A kidnapped victim in our neighborhood this morning was not as lucky. Bullets hit a number of buildings and he was taken away in blood. He is a foreigner but I don’t know from where. I have intercede with gangs sympathetic to the humanitarian corridors we keep trying to carve out- like Moses opening the Red Sea- the corridors often close fast enough right after succeeding.
I even have pictures of his injuries from the gangs who are holding him. At least three bullet injuries. In then picture he looks dead, but they assure me he is not- but they won’t turn him over to me as I persistently have pleaded throughout the day. Even as late as tonight.
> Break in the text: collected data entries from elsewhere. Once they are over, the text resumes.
From an optimization exercise on the open Yosys and OpenROAD flow, aimed at small area, a short achievable clock period and few clock cycles; shortcuts taken in it are not production practice.
RTL that was checked went through simulation tests only; none was proved equivalent to the original.
Power is estimated from default activity; no workload was simulated.

==> 11-14 <==
Design level_lut_remapper, start of the top module:
module level_lut_remapper (
    input  wire        clk,
    input  wire        rst,
    input  wire        cmd_valid,
    output wire        cmd_ready,
    input  wire [63:0] cmd_data,
    output reg         rsp_valid,
    output wire [63:0] rsp_data,
    output reg         mem_valid,
    output reg         mem_we,
    output wire [31:0] mem_addr,
    output reg  [3:0]  mem_wstrb,
    output reg  [31:0] mem_wdata,
    input  wire        mem_ready,
    input  wire [31:0] mem_rdata
);
Settings: LEC_CHECK=0, CAP_MARGIN=20, CORE_MARGIN=2, CORE_UTILIZATION=40, CTS_BUF_LIST=sky130_fd_sc_hd__clkbuf_8, PLACE_DENSITY=0.55, SLEW_MARGIN=20; clock period 12.0 ns.
run.sh (not shown) runs the stock make flow with config.mk's settings and CLKGATE_MAP_FILE= SYNTH_SCRIPT=/design/flow/synth_recipe.tcl, a recipe that flattens the netlist after the stock synthesis.
==> 10-19 (differences from 11-14) <==
- CORE_UTILIZATION: 40 -> 50
- PLACE_DENSITY: 0.55 -> 0.65
==> 01-08 (differences from 11-14) <==
--- a/flow/design.v
+++ b/flow/design.v
@@ -78,16 +78,10 @@
     reg [15:0] up_lm, up_cm;
     reg [31:0] up_w, up_h, up_is, up_os, up_lay;
     reg        w3bad;
     reg [31:0] up_sb, up_ss, up_db, up_ds;
     always @(posedge clk) begin
-        if (rst)
-            w3bad <= 1'b0;
-        else if (wbase && (c_reg == 8'h15))
-            w3bad <= (mod3(c_imm) != 2'd0);
-    end
-    always @(posedge clk) begin
         if (wen[5'h00]) lv_a    <= wdat[16:0];
         if (wen[5'h01]) lv_b    <= wdat[16:0];
         if (wen[5'h02]) lv_p    <= wdat[16:0];
         if (wen[5'h03]) lv_q    <= wdat[16:0];
         if (wen[5'h04]) lv_w    <= wdat;
@@ -103,10 +97,11 @@
         if (wen[5'h11]) up_sh   <= wdat[3:0];
         if (wen[5'h12]) up_swap <= wdat[0];
         if (wen[5'h13]) up_lm   <= wdat[15:0];
         if (wen[5'h14]) up_cm   <= wdat[15:0];
         if (wen[5'h15]) up_w    <= wdat;
+        if (wen[5'h15]) w3bad   <= (mod3(wdat) != 2'd0);    
         if (wen[5'h16]) up_h    <= wdat;
         if (wen[5'h17]) up_is   <= wdat;
         if (wen[5'h18]) up_os   <= wdat;
         if (wen[5'h19]) up_lay  <= wdat;
         if (wen[5'h1A]) up_sb   <= wdat;
@@ -241,12 +236,11 @@
     reg  [4:0]  hidx;                 
     reg  [31:0] os_r, od_r;           
     reg         dbl_r, cin_r;         
     reg         hdone, hz;
     reg         ovs, ovd;
-    reg         f7, f10, f11;
-    reg  [3:0]  f9v;                  
+    reg         f7, f9, f10, f11;
     reg  [31:0] srow, drow;           
     reg  [29:0] sp, dp;               
     reg  [31:0] pc;                   
     reg  [31:0] rows;                 
     reg         tph;                  
@@ -493,11 +487,11 @@
                     if (f7) begin
                         rsp_valid <= 1'b1; idle <= 1'b1; mem_wdata <= 32'd7;
                     end else if (e8) begin
                         rsp_valid <= 1'b1; idle <= 1'b1; mem_wdata <= 32'd8;
                     end else begin
-                        f9v   <= {s_add[32], |s_add[31:0], d_add[32], |d_add[31:0]};
+                        f9    <= (s_add[32] && (|s_add[31:0])) || (d_add[32] && (|d_add[31:0]));
                         srow  <= fIS;
                         drow  <= fOS;
                         ovs   <= 1'b0;
                         ovd   <= 1'b0;
                         hz    <= (fH == 32'd0);
@@ -508,11 +502,11 @@
                         st    <= S_MUL;
                     end
                 end
                 S_MUL: begin
                     rsp_st <= 2'd0;
-                    if ((f9v[3] && f9v[2]) || (f9v[1] && f9v[0])) begin
+                    if (f9) begin
                         rsp_valid <= 1'b1; idle <= 1'b1; rsp_st <= 2'd1; mem_wdata <= 32'd9;
                     end else if (hz) begin
                         rsp_valid <= 1'b1; idle <= 1'b1;
                     end else if (hdone) begin
                         dbl_r <= 1'b0;
==> 07-26 (differences from 11-14) <==
--- a/flow/design.v
+++ b/flow/design.v
@@ -78,16 +78,10 @@
     reg [15:0] up_lm, up_cm;
     reg [31:0] up_w, up_h, up_is, up_os, up_lay;
     reg        w3bad;
     reg [31:0] up_sb, up_ss, up_db, up_ds;
     always @(posedge clk) begin
-        if (rst)
-            w3bad <= 1'b0;
-        else if (wbase && (c_reg == 8'h15))
-            w3bad <= (mod3(c_imm) != 2'd0);
-    end
-    always @(posedge clk) begin
         if (wen[5'h00]) lv_a    <= wdat[16:0];
         if (wen[5'h01]) lv_b    <= wdat[16:0];
         if (wen[5'h02]) lv_p    <= wdat[16:0];
         if (wen[5'h03]) lv_q    <= wdat[16:0];
         if (wen[5'h04]) lv_w    <= wdat;
@@ -103,10 +97,11 @@
         if (wen[5'h11]) up_sh   <= wdat[3:0];
         if (wen[5'h12]) up_swap <= wdat[0];
         if (wen[5'h13]) up_lm   <= wdat[15:0];
         if (wen[5'h14]) up_cm   <= wdat[15:0];
         if (wen[5'h15]) up_w    <= wdat;
+        if (wen[5'h15]) w3bad   <= (mod3(wdat) != 2'd0);    
         if (wen[5'h16]) up_h    <= wdat;
         if (wen[5'h17]) up_is   <= wdat;
         if (wen[5'h18]) up_os   <= wdat;
         if (wen[5'h19]) up_lay  <= wdat;
         if (wen[5'h1A]) up_sb   <= wdat;
@@ -241,12 +236,11 @@
     reg  [4:0]  hidx;                 
     reg  [31:0] os_r, od_r;           
     reg         dbl_r, cin_r;         
     reg         hdone, hz;
     reg         ovs, ovd;
-    reg         f7, f10, f11;
-    reg  [3:0]  f9v;                  
+    reg         f7, f9, f10, f11;
     reg  [31:0] srow, drow;           
     reg  [29:0] sp, dp;               
     reg  [31:0] pc;                   
     reg  [31:0] rows;                 
     reg         tph;                  
@@ -261,11 +255,11 @@
     reg         sa_below, sa_ramp;
     reg  [16:0] sb;                   
     reg         sbv;
     reg  [1:0]  sbt;
     reg         sb_below, sb_ramp;
-    reg  [7:0]  sc;                   
+    reg  [15:0] sc;                   
     reg         scv;
     reg  [1:0]  sct;
     reg         sc_below, sc_ramp;
     reg  [23:0] pk;                   
     reg  [1:0]  pos;
@@ -319,18 +313,16 @@
     wire [15:0] lt    = ({6'd0, lu_in} + up_off) & up_lm;
     wire [15:0] lts   = lt << up_sh;
     wire [15:0] comb  = ct | lts;
     wire [24:0] plo   = sa[7:0] * dm[15:0] + {17'd0, sa[7:0]};
     wire [24:0] phi   = sb[7:0] * dm[31:16] + {16'd0, sb[16:8]};
-    wire [7:0]  tq    = sc;
+    wire [7:0]  tq    = sc[7:0];
     wire [7:0]  rampv = neg ? (lo_out - tq) : (lo_out + tq);
     wire [7:0]  lvb   = sc_below ? lo_out : (sc_ramp ? rampv : hi_out);
-    wire        pv    = m_lv ? scv : sav;
-    wire [1:0]  pt    = m_lv ? sct : sat;
-    wire [15:0] od    = m_lv ? {8'd0, lvb} : sa;
+    wire [15:0] od    = m_lv ? {8'd0, lvb} : sc;
     wire [2:0]  pos_end  = {1'b0, pos} + (m_lv ? 3'd1 : 3'd2);
-    wire        complete = pv && (pos_end[2] || pt[0]);
+    wire        complete = scv && (pos_end[2] || sct[0]);
     wire [7:0]  pb0 = (pos == 2'd0) ? od[7:0] : pk[7:0];
     wire [7:0]  pb1 = (pos == 2'd1) ? od[7:0] : ((pos == 2'd0 && !m_lv) ? od[15:8] : pk[15:8]);
     wire [7:0]  pb2 = (pos == 2'd2) ? od[7:0] : pk[23:16];
     wire [7:0]  pb3 = (pos == 2'd3) ? od[7:0] : od[15:8];
     wire [3:0]  pstrb = pos_end[2] ? 4'b1111 :
@@ -371,15 +363,19 @@
                     hi_in  <= byte255(lv_b);
                     lo_out <= byte255(lv_p);
                     hi_out <= byte255(lv_q);
                 end
                 2'd2, 2'd3: begin
-                    neg  <= (dph == 2'd3);
-                    dm   <= {dsub[7:0], 24'd0};
-                    drem <= {8'd0, dsub[16:8]};
-                    dcnt <= 6'd0;
-                    dph  <= (dph == 2'd2 && !d_take) ? 2'd3 : 2'd0;
+                    if (dph == 2'd2 && !d_take) begin
+                        dph <= 2'd3;
+                    end else begin
+                        neg  <= (dph == 2'd3);
+                        dm   <= {dsub[7:0], 24'd0};
+                        drem <= {8'd0, dsub[16:8]};
+                        dcnt <= 6'd0;
+                        dph  <= 2'd0;
+                    end
                 end
                 default: begin
                     drem <= d_take ? dsub[16:0] : dx[16:0];
                     dm   <= {dm[30:0], d_take};
                     dcnt <= dcnt + 6'd1;
@@ -443,11 +439,11 @@
                     sb_below <= sa_below;
                     sb_ramp  <= sa_ramp;
                     st       <= S_LUT2;
                 end
                 S_LUT2: begin
-                    sc       <= phi[15:8];
+                    sc       <= {8'd0, phi[15:8]};
                     sc_below <= sb_below;
                     sc_ramp  <= sb_ramp;
                     st       <= S_LUT3;
                 end
                 S_LUT3: begin
@@ -493,11 +489,11 @@
                     if (f7) begin
                         rsp_valid <= 1'b1; idle <= 1'b1; mem_wdata <= 32'd7;
                     end else if (e8) begin
                         rsp_valid <= 1'b1; idle <= 1'b1; mem_wdata <= 32'd8;
                     end else begin
-                        f9v   <= {s_add[32], |s_add[31:0], d_add[32], |d_add[31:0]};
+                        f9    <= (s_add[32] && (|s_add[31:0])) || (d_add[32] && (|d_add[31:0]));
                         srow  <= fIS;
                         drow  <= fOS;
                         ovs   <= 1'b0;
                         ovd   <= 1'b0;
                         hz    <= (fH == 32'd0);
@@ -508,11 +504,11 @@
                         st    <= S_MUL;
                     end
                 end
                 S_MUL: begin
                     rsp_st <= 2'd0;
-                    if ((f9v[3] && f9v[2]) || (f9v[1] && f9v[0])) begin
+                    if (f9) begin
                         rsp_valid <= 1'b1; idle <= 1'b1; rsp_st <= 2'd1; mem_wdata <= 32'd9;
                     end else if (hz) begin
                         rsp_valid <= 1'b1; idle <= 1'b1;
                     end else if (hdone) begin
                         dbl_r <= 1'b0;
@@ -616,24 +612,24 @@
                         sa       <= m_lv ? {8'd0, kx[7:0]} : comb;
                         sa_below <= below0;
                         sa_ramp  <= ramp0;
                         sbv      <= sav;
                         sbt      <= sat;
-                        sb       <= {plo[24:16], sa[7:0]};
+                        sb       <= m_lv ? {plo[24:16], sa[7:0]} : {1'b0, sa};
                         sb_below <= sa_below;
                         sb_ramp  <= sa_ramp;
                         scv      <= sbv;
                         sct      <= sbt;
-                        sc       <= phi[15:8];
+                        sc       <= m_lv ? {8'd0, phi[15:8]} : sb[15:0];
                         sc_below <= sb_below;
                         sc_ramp  <= sb_ramp;
-                        if (pv) begin
+                        if (scv) begin
                             if (complete) begin
                                 mem_wdata <= {pb3, pb2, pb1, pb0};
                                 mem_wstrb <= pstrb;
-                                wr_eor    <= pt[0];
-                                wr_eof    <= pt[1];
+                                wr_eor    <= sct[0];
+                                wr_eof    <= sct[1];
                                 pos       <= 2'd0;
                             end else begin
                                 pk  <= {pb2, pb1, pb0};
                                 pos <= pos_end[1:0];
                             end
- CTS_BUF_LIST: sky130_fd_sc_hd__clkbuf_8 -> unset
==> summary.txt <==
- Between 10-19 and 07-26, the lower power is in 10-19 (gap 9.8%, measured against 07-26).
- 01-08 completed without violations. 10-19 produced a clean layout. 07-26 finished clean. 11-14 finished with timing, DRC and antenna clean.
- Of 01-08 and 11-14, 01-08 has the higher clock skew (gap 16 ps).
- Die area: 10-19 < 01-08 < 11-14 < 07-26.
- Register-to-register slack: 11-14 > 10-19 > 07-26 > 01-08.
- The highest utilization belongs to 10-19, the lowest to 01-08.
- Global-route usage: 10-19 is higher than 07-26 (6.4 points).
- Cell count, lowest first: 10-19, 01-08, 07-26, 11-14.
The listen to my arguments and tell me why they cannot give in.
As has been painfully shown many times over these years, and even again yesterday with the killed Kenyan soldier, the body is worth as much dead as alive, so why fight to save the person. The ransom stays the ransom.
It is agonizing, even though he is unknown to me. I am consumed with the desire to get him and bring him to the trauma specialists nearby: Doctors Without Borders. But I can’t break through because of the ransom they expect.
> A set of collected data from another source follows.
This design comes from an exercise in tuning for small area, a short achievable clock period and few clock cycles on the open sky130 flow, not from production work.
RTL that was checked went through simulation tests only; none was proved equivalent to the original.
For runs 1 to 5, only the layout was checked, not whether the RTL still works.
Power and IR drop assume default switching activity.

[design/flow/design.v]
module gld (
  input  wire        clk,
  input  wire        rst,
  input  wire        cmd_valid,
  output wire        cmd_ready,
  input  wire [39:0] cmd_word,
  output wire        ch_we,
  output wire [1:0]  ch_idx,
  output reg  [15:0] ch_val,
  output wire        tx_query,
  output wire        rx_release,
  output wire        hs_done,
  output wire        hs_ok,
  output wire        rsp_valid,
  output reg  [31:0] rsp_data,
  output wire        dbg_byte_valid,
  output wire [7:0]  dbg_byte
);
  localparam [15:0] CRC_HDR = 16'hEBA0;    
  reg [2:0]  fstate;
  reg [2:0]  cursor;
  reg [7:0]  acc;
  reg        hdr;           
  reg [7:0]  id, len, didx;
  reg [15:0] ck;
  reg        ckidx;
  reg [31:0] accept_cnt, reject_cnt;
  reg        rx_en;
  reg [1:0]  hs_state;
  reg [6:0]  hs_count;      
  reg        presence;
  reg        cmd_err;
  reg [15:0] unit;
  reg [15:0] crc;           
  reg        rec;           
  reg        lo_ok;         
  reg        zf;            
  reg [7:0]  v0, v1, v2, v3, v4, v5, v6, v7;    
  reg        p_pulse, p_burst, p_hsstart, p_hstick, p_rd;
  reg [7:0]  p_pat;         
  reg [8:1]  p_len;         
  reg [3:0]  p_ra;          
  reg        disp;          
  reg [1:0]  di;
  reg        hsfail;        
  wire [7:0]  op = cmd_word[39:32];
  wire [15:0] wa = cmd_word[31:16];
  wire [15:0] wb = cmd_word[15:0];
  wire        az = ~|wa;
  wire        bz = ~|wb;
  wire        op_ok = ~|op[7:3];
  wire [2:0]  o = op[2:0];
  wire        fmt_z = (o == 3'd0) | (o == 3'd1) | (o == 3'd4) | (o == 3'd5);
  wire        illegal = ~op_ok | (fmt_z & ~(az & bz)) | (o == 3'd3) | ((o == 3'd6) & ~bz);
  wire        legal = ~illegal;
  wire        take = cmd_valid & cmd_ready;
  wire [18:0] m1 = {3'd0, unit};
  wire [18:0] m2 = {2'd0, unit, 1'b0};
  wire [18:0] m3 = m1 + m2;
  wire [18:0] m4 = {1'd0, unit, 2'b0};
  wire [18:0] m5 = m1 + m4;
  wire [18:0] m6 = {m3[17:0], 1'b0};
  wire [18:0] m8 = {unit, 3'b0};
  wire [18:0] m7 = m8 - m1;
  function ge19;
    input [18:0] x;
    input [18:0] y;
    integer i;
    reg g;
    begin
      g = 1'b1;
      for (i = 0; i < 19; i = i + 1)
        g = (x[i] & ~y[i]) | ((x[i] | ~y[i]) & g);
      ge19 = g;
    end
  endfunction
  function [8:0] therm;
    input [15:0] x;
    input [18:0] a1, a2, a3, a4, a5, a6, a7, a8;
    reg [18:0] xx;
    begin
      xx = {3'd0, x};
      therm = {ge19(xx, a8), ge19(xx, a7), ge19(xx, a6), ge19(xx, a5), ge19(xx, a4), ge19(xx, a3), ge19(xx, a2), ge19(xx, a1), 1'b1};
    end
  endfunction
  wire [8:0] tl = therm(wa, m1, m2, m3, m4, m5, m6, m7, m8);    
  wire [8:0] th = therm(wb, m1, m2, m3, m4, m5, m6, m7, m8);
  reg [8:1] s_n;
  reg [7:0] pat_n;
  integer m, a;
  always @* begin
    for (m = 1; m <= 8; m = m + 1) begin
      s_n[m] = 1'b0;
      for (a = 0; a <= m; a = a + 1)
        s_n[m] = s_n[m] | (tl[a] & th[m - a]);
    end
    for (m = 0; m < 8; m = m + 1)
      pat_n[m] = ~tl[m + 1] & s_n[m + 1];
  end
  wire [3:0] ra_n = (wa <= 16'd10) ? wa[3:0] : 4'hF;
  wire [7:0] b = acc | (p_pat << cursor);
  reg        done;          
  always @* begin
    case (cursor)
      3'd0: done = p_len[8];
      3'd1: done = p_len[7];
      3'd2: done = p_len[6];
      3'd3: done = p_len[5];
      3'd4: done = p_len[4];
      3'd5: done = p_len[3];
      3'd6: done = p_len[2];
      default: done = p_len[1];
    endcase
  end
  wire [2:0] plen3 = {p_len[4], p_len[6] | (p_len[2] & ~p_len[4]),
                      (p_len[1] & ~p_len[2]) | (p_len[3] & ~p_len[4]) | (p_len[5] & ~p_len[6]) | (p_len[7] & ~p_len[8])};
  wire       fire = p_pulse & rx_en & done;
  function [15:0] crc_step;
    input [15:0] r;
    input [7:0]  x;
    integer k;
    begin
      crc_step = r ^ {x, 8'h00};
      for (k = 0; k < 8; k = k + 1)
        crc_step = crc_step[15] ? ((crc_step << 1) ^ 16'h1021) : (crc_step << 1);
    end
  endfunction
  wire hs_poll    = (hs_state == 2'd1);
  wire tick       = p_hstick & hs_poll;
  wire stall_hs   = tick & ~presence & (hs_count == 7'd69);
  wire stall_pkt  = p_pulse & rx_en & done & (fstate == 3'd5) & ckidx & lo_ok & rec;
  assign cmd_ready = ~((disp & ~(di[1] & di[0])) | stall_pkt | stall_hs);
  assign dbg_byte_valid = fire;
  assign dbg_byte       = b;
  assign tx_query       = p_hsstart;
  assign rx_release     = stall_hs;
  assign hs_done        = (tick & presence) | hsfail;
  assign hs_ok          = ~hsfail;
  assign rsp_valid      = p_rd;
  assign ch_we          = disp;
  assign ch_idx         = di;
  always @* begin
    case (di)
      2'd0: ch_val = {v1, v0};
      2'd1: ch_val = {v3, v2};
      2'd2: ch_val = {v5, v4};
      default: ch_val = {v7, v6};
    endcase
  end
  always @* begin
    case (p_ra)
      4'd0:  rsp_data = {31'd0, rx_en};
      4'd1:  rsp_data = {16'd0, unit};
      4'd2:  rsp_data = {20'd0, cmd_err, presence, hs_state, 1'b0, cursor, 1'b0, fstate};
      4'd3:  rsp_data = {24'd0, acc};
      4'd4:  rsp_data = accept_cnt;
      4'd5:  rsp_data = reject_cnt;
      4'd6:  rsp_data = {25'd0, hs_count};
      4'd7:  rsp_data = {didx, len, id, 1'b0, hdr, 1'b0, hdr, 1'b0, hdr, 1'b0, hdr};
      4'd8:  rsp_data = {15'd0, ckidx, ck};
      4'd9:  rsp_data = 32'h00460455;
      4'd10: rsp_data = 32'h0C010800;
      default: rsp_data = 32'd0;
    endcase
  end
  wire [7:0] vb = didx[0] ? (~b + 8'd8 + {7'd0, zf}) : (~b + 8'd1);
  wire dwe = fire & (fstate == 3'd3) & (didx[7:3] == 5'd0);
  always @(posedge clk) begin
    if (dwe) begin
      zf <= (b == 8'd0);
      case (didx[2:0])
        3'd0: v0 <= vb;
        3'd1: v1 <= vb;
        3'd2: v2 <= vb;
        3'd3: v3 <= vb;
        3'd4: v4 <= vb;
        3'd5: v5 <= vb;
        3'd6: v6 <= vb;
        default: v7 <= vb;
      endcase
    end
  end
  always @(posedge clk) begin
    if (fire) begin
      if (fstate == 3'd0)
        crc <= CRC_HDR;
      else if (fstate == 3'd1 || fstate == 3'd2 || fstate == 3'd3)
        crc <= crc_step(crc, b);
    end
  end
  always @(posedge clk) begin
    p_pat <= pat_n;
    p_len <= s_n;
    p_ra  <= ra_n;
  end
  always @(posedge clk) begin
    if (rst) begin
      fstate     <= 3'd0;
      cursor     <= 3'd0;
      acc        <= 8'd0;
      hdr        <= 1'b0;
      id         <= 8'd0;
      len        <= 8'd0;
      didx       <= 8'd0;
      ck         <= 16'd0;
      ckidx      <= 1'b0;
      accept_cnt <= 32'd0;
      reject_cnt <= 32'd0;
      rx_en      <= 1'b0;
      hs_state   <= 2'd0;
      hs_count   <= 7'd0;
      presence   <= 1'b0;
      cmd_err    <= 1'b0;
      unit       <= 16'd43;
      rec        <= 1'b0;
      lo_ok      <= 1'b0;
      p_pulse    <= 1'b0;
      p_burst    <= 1'b0;
      p_hsstart  <= 1'b0;
      p_hstick   <= 1'b0;
      p_rd       <= 1'b0;
      disp       <= 1'b0;
      di         <= 2'd0;
      hsfail     <= 1'b0;
    end else begin
      hsfail <= 1'b0;
      if (disp) begin
        di <= di + 2'd1;
        if (di == 2'd3)
          disp <= 1'b0;
      end
      if (p_burst) begin
        acc    <= 8'd0;
        cursor <= 3'd0;
      end
      if (p_pulse & rx_en) begin
        if (done) begin
          acc    <= 8'd0;
          cursor <= 3'd0;
          case (fstate)
            3'd0: begin
              if (b == 8'h55) begin
                hdr    <= 1'b1;
                fstate <= 3'd1;
              end
            end
            3'd1: begin
              id     <= b;
              fstate <= 3'd2;
            end
            3'd2: begin
              len  <= b;
              rec  <= (id == 8'h1C) & (b[7:3] != 5'd0);
              didx <= 8'd0;
              if (b == 8'd0) begin
                ck     <= 16'd0;
                ckidx  <= 1'b0;
                fstate <= 3'd5;
              end else
                fstate <= 3'd3;
            end
            3'd3: begin
              didx <= didx + 8'd1;
              if (didx + 8'd1 == len)
                fstate <= 3'd4;
            end
            3'd4: begin
              ck     <= {8'd0, b};
              ckidx  <= 1'b1;
              lo_ok  <= (crc[7:0] == b);
              fstate <= 3'd5;
            end
            default: begin
              if (!ckidx) begin
                ck    <= {ck[15:8], ck[7:0] | b};
                ckidx <= 1'b1;
                lo_ok <= (crc[7:0] == (ck[7:0] | b));
              end else begin
                ck     <= {ck[15:8] | b, ck[7:0]};
                ckidx  <= 1'b0;
                fstate <= 3'd0;
                if (lo_ok & (crc[15:8] == (ck[15:8] | b))) begin
                  accept_cnt <= accept_cnt + 32'd1;
                  presence   <= 1'b1;
                  if (rec) begin
                    disp <= 1'b1;
                    di   <= 2'd0;
                  end
                end else
                  reject_cnt <= reject_cnt + 32'd1;
              end
            end
          endcase
        end else begin
          acc    <= b;
          cursor <= cursor + plen3;
        end
      end
      if (p_hsstart) begin
        fstate     <= 3'd0;
        hdr        <= 1'b0;
        id         <= 8'd0;
        len        <= 8'd0;
        didx       <= 8'd0;
        ck         <= 16'd0;
        ckidx      <= 1'b0;
        acc        <= 8'd0;
        cursor     <= 3'd0;
        accept_cnt <= 32'd0;
        reject_cnt <= 32'd0;
        presence   <= 1'b0;
        hs_count   <= 7'd0;
        hs_state   <= 2'd1;
        rx_en      <= 1'b1;
        rec        <= 1'b0;
      end
      if (tick) begin
        hs_count <= hs_count + 7'd1;
        if (presence)
          hs_state <= 2'd2;
        else if (hs_count == 7'd69) begin
          hs_state <= 2'd3;
          rx_en    <= 1'b0;
          hsfail   <= 1'b1;
        end
      end
      p_pulse   <= take & legal & (o == 3'd2);
      p_burst   <= take & legal & (o == 3'd1);
      p_hsstart <= take & legal & (o == 3'd4);
      p_hstick  <= take & legal & (o == 3'd5);
      p_rd      <= take & legal & (o == 3'd6);
      if (take) begin
        if (illegal)
          cmd_err <= 1'b1;
        else if (o == 3'd6) begin
          if (ra_n == 4'hF)
            cmd_err <= 1'b1;
        end else if (o == 3'd7) begin
          if (az)
            rx_en <= wb[0];
          else if (wa == 16'd1) begin
            if (!bz)
              unit <= wb;
          end else
            cmd_err <= 1'b1;
        end
      end
    end
  end
endmodule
This morning we were able to get food and supplies to nuns in Carrefour, and get the three Sisters to Port au Prince who could not get through the gangs. They were joined by a priest who has a throat infection that makes him now unable to speak. Now that he is also here, thanks to our ambulance run today for him and the sister, he will see a doctor friday (the same doctor we evacuated from Port au Prince that I wrote about last week). So he was cut off from access to heathcare and now will see a doctor whose whole office is refugee.
Seven days ago we were asked by the Catholic pastor of a downtown Church to try to bring him to talk to the gangs attacking his area, which has been a war zone for weeks now. We were able to arrange the meeting, and brought him deep into Bel Air. These types of talks for humanitarian corridors are more and more dangerous as everyone gets radicalized with blood lust. All sides.
Even more, when we do these kinds of things now we dont know if we will be bombed while we are meeting- since bombs from drones is the new strategy as of some weeks ago.
The priest held his own in the dicussion seeking peace for his area, even though as he admitted later it is nerve racking to be in “enemy” territory, shelled out by war, with no way out, and surrounded by a gang armed to the teeth and not hiding the fact.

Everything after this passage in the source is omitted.